_Work instructions_: Collect the lines of the entries where "microns" shows up.

_Records shown_:
==> inputs of job 7753 <==
// ALU
module ALU (
    input  logic clk,
    input  logic rst_n,
    input  logic [5:0] alu_op,
    input  logic word,
    input  logic [15:0] a,
    input  logic [15:0] b,
    input  logic cf_in,
    input  logic [4:0] shift_cnt,
    output logic [15:0] result
);
make LEC_CHECK=0 ABC_AREA=1 CAP_MARGIN=20 CELL_PAD_IN_SITES_GLOBAL_PLACEMENT=2 CORE_ASPECT_RATIO=0.79 CORE_MARGIN=2 CORE_UTILIZATION=36 CTS_CLUSTER_SIZE=23 GPL_ROUTABILITY_DRIVEN=0 GPL_TIMING_DRIVEN=1 HOLD_SLACK_MARGIN=0.28 MAX_ROUTING_LAYER=met5 PLACE_DENSITY_LB_ADDON=0.01 SLEW_MARGIN=20 TNS_END_PERCENT=85 finish   # period 50.7 ns
run.sh (not shown) runs the stock make flow with config.mk's settings and CLKGATE_MAP_FILE=.
==> inputs of job 4715, as changes to job 7753 <==
- ABC_AREA: 1 -> default
- CELL_PAD_IN_SITES_GLOBAL_PLACEMENT: 2 -> default
- CORE_ASPECT_RATIO: 0.79 -> 1.96
- CORE_UTILIZATION: 36 -> 60
- CTS_CLUSTER_SIZE: 23 -> default
- GPL_ROUTABILITY_DRIVEN: 0 -> default
- GPL_TIMING_DRIVEN: 1 -> default
- HOLD_SLACK_MARGIN: 0.28 -> default
- MAX_ROUTING_LAYER: met5 -> default
- PLACE_DENSITY_LB_ADDON: 0.01 -> default
- TNS_END_PERCENT: 85 -> default
==> flow/constraint.sdc (replaced) <==
create_clock -name core_clock -period 100.0 [get_ports {clk}]
set_input_delay 20.0000 -clock core_clock [delete_from_list [all_inputs] [get_ports {clk}]]
set_output_delay 20.0000 -clock core_clock [all_outputs]
set_load 0.01 [all_outputs]
==> results <==
metric                                                                job 4715                  job 7753
Result of the run                                               finished clean            finished clean
Largest driver fanout on the critical path                                  22                        17
Count of distinct cell types in the synthesized netlist                     95                        70
Logic depth of the worst path, buffers included                            112                       177
Top cell type by instance count after synthesis          sky130_fd_sc_hd__ha_1  sky130_fd_sc_hd__nand2_1
Yosys Chip Area                                                     15,850 µm²                16,040 µm²
Total global-route track usage                                          46.49%                    27.93%
Non-clock inverter total of the final layout                               181                       454
Diode count                                                                  4                         0
Routed wire length per instance                                       26.01 µm                  20.38 µm
Signal arrival time at the worst endpoint                            52,710 ps                 39,770 ps
Max transition margin                                                   14.17%                    28.38%
Wire length of the first global-routing pass                         99,220 µm                 96,820 µm


==> inputs of 10-09 <==
==> flow/design.v <==
`timescale 1ns/1ns
module ALU (
    input  logic clk,
    input  logic rst_n,
    input  logic [5:0] alu_op,
    input  logic word,
    input  logic [15:0] a,
    input  logic [15:0] b,
    input  logic cf_in,
    input  logic [4:0] shift_cnt,
    output logic [15:0] result
);
    logic [15:0] a_in, b_in;
    parameter ADD = 6'b000000;
    parameter SUB = 6'b000001;
    parameter CMP = 6'b000010;
    parameter INC = 6'b000011;
    parameter DEC = 6'b000100;
    parameter NEG = 6'b000101;
    parameter AND = 6'b000110;
    parameter OR = 6'b000111;
    parameter XOR = 6'b001000;
    parameter NOT = 6'b001001;
    parameter TEST = 6'b001010;
    parameter SHL = 6'b001011;
    parameter SHR = 6'b001100;
    parameter SAR = 6'b001101;
    parameter ROL = 6'b001110;
    parameter ROR = 6'b001111;
    parameter RCL = 6'b010000;
    parameter RCR = 6'b010001;
    parameter MUL = 6'b010010;
    parameter IMUL = 6'b010011;
    parameter DIV = 6'b010100;
    parameter IDIV = 6'b010101;
    always @(posedge clk or negedge rst_n) begin
        if (!rst_n) begin
            a_in <= 0;
            b_in <= 0;
        end else begin
            case(alu_op)
                ADD: begin
                    result <= a + b;
                end
                SUB: begin
                    result <= a - b;
                end
                CMP: begin
                    result <= a - b;
                end
                INC: begin
                    result <= a + 1;
                end
                DEC: begin
                    result <= a - 1;
                end
                NEG: begin
                    result <= 0 - a;
                end
                AND: begin
                    result <= a & b;
                end
                OR: begin
                    result <= a | b;
                end
                XOR: begin
                    result <= a ^ b;
                end
                NOT: begin
                    result <= ~a;
                end
                TEST: begin
                    result <= a & b;
                end
                SHL: begin
                    result <= a << shift_cnt;
                end
                SHR: begin
                    result <= a >> shift_cnt;
                end
                SAR: begin
                    result <= a >>> shift_cnt;
                end
                ROL: begin
                    result <= {a[15:0], a[15:0]};
                end
                ROR: begin
                    result <= {a[0], a[15:1]};
                end
                RCL: begin
                    result <= {a[15:0], cf_in};
                end
                RCR: begin
                    result <= {cf_in, a[15:0]};
                end
                MUL: begin
                    result <= a * b;    
                end
                IMUL: begin
                    result <= a * b;    
                end
                DIV: begin
                    result <= (b == 16'd0) ? 16'hFFFF : a / b;
                end
                IDIV: begin
                    result <= (b == 16'd0) ? 16'hFFFF : a / b;
                end
            endcase
        end
    end
endmodule
==> flow/run.sh <==
#!/bin/bash
# the make line also repeats each setting of config.mk as NAME=value (left out here)
make -C /OpenROAD-flow-scripts/flow DESIGN_CONFIG=/design/flow/config.mk WORK_HOME=/design/flow/orfs CLKGATE_MAP_FILE= finish
==> flow/config.mk <==
export PLATFORM = sky130hd
export DESIGN_NAME = ALU
export DESIGN_NICKNAME = ALU
export VERILOG_FILES = /design/flow/design.v
export SDC_FILE = /design/flow/constraint.sdc
export NUM_CORES = 4
export LEC_CHECK = 0
export CAP_MARGIN = 5
export CORE_MARGIN = 2
export CORE_UTILIZATION = 72
export CTS_CLUSTER_SIZE = 36
export HOLD_SLACK_MARGIN = 0.29
export PLACE_DENSITY_LB_ADDON = 0.2
export SLEW_MARGIN = 25
export TNS_END_PERCENT = 5
==> flow/constraint.sdc <==
create_clock -name core_clock -period 85.3 [get_ports {clk}]
set_input_delay 17.0600 -clock core_clock [delete_from_list [all_inputs] [get_ports {clk}]]
set_output_delay 17.0600 -clock core_clock [all_outputs]
set_load 0.01 [all_outputs]
==> 05-26 (differences from 10-09) <==
- CAP_MARGIN: 5 -> 20
- CELL_PAD_IN_SITES_DETAIL_PLACEMENT: not set -> 1
- CELL_PAD_IN_SITES_GLOBAL_PLACEMENT: not set -> 3
- CORE_UTILIZATION: 72 -> 40
- CTS_CLUSTER_SIZE: 36 -> not set
- HOLD_SLACK_MARGIN: 0.29 -> not set
- PLACE_DENSITY_LB_ADDON: 0.2 -> not set
- SLEW_MARGIN: 25 -> 20
- TNS_END_PERCENT: 5 -> not set
==> flow/constraint.sdc (replaced) <==
create_clock -name core_clock -period 100.0 [get_ports {clk}]
set_input_delay 20.0000 -clock core_clock [delete_from_list [all_inputs] [get_ports {clk}]]
set_output_delay 20.0000 -clock core_clock [all_outputs]
set_load 0.01 [all_outputs]
==> run notes <==
* **die outline width** 203 microns
* **nets** 2,536
* **total number of vias** 17.0k
* **final period utilization** 53.1%
* **total number of warnings across the stage logs** 50
* **router iterations before antenna repair** 5
* **outcome** no timing/DRC/antenna violations
* **final standard cell area without fillers** 17,200 sq um
* **Clock buf/inv share** 0.436%
* **Synth-to-Final Area Change** 8.65%
* **area of placed instances** 17,100 sq um
* **buffer share of cell area** 6.25%
* **Min Clock Period, post-route** 53.06 ns
* **vias in the first global route** 17.3k
[end of results for 05-26]
==> run notes <==
* **count of mapped cells out of synthesis** 2,158
* **Min Clock Period, post-route** 49.56 ns
* **total number of vias** 17.7k
* **nets** 2,517
* **final standard cell area without fillers** 16,800 sq um
* **worst setup slack before clock tree synthesis** 36.50 ns
* **library cell occupying the most area in the post-synthesis netlist** ha_1
* **count of input and output buffers** 61
* **buffer share of cell area** 5.57%
* **Multi-In Gates** 1,845
* **area of placed instances** 16,700 sq um
* **die outline width** 152 microns
* **total number of warnings across the stage logs** 48
* **Clock buf/inv share** 0.471%
* **outcome** no timing/DRC/antenna violations
* **final period utilization** 58.1%
* **router iterations before antenna repair** 8
* **type of element launching the critical path** input port
[end of results for 10-09]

_Problem solution_:
* **die outline width** 203 microns
* **die outline width** 152 microns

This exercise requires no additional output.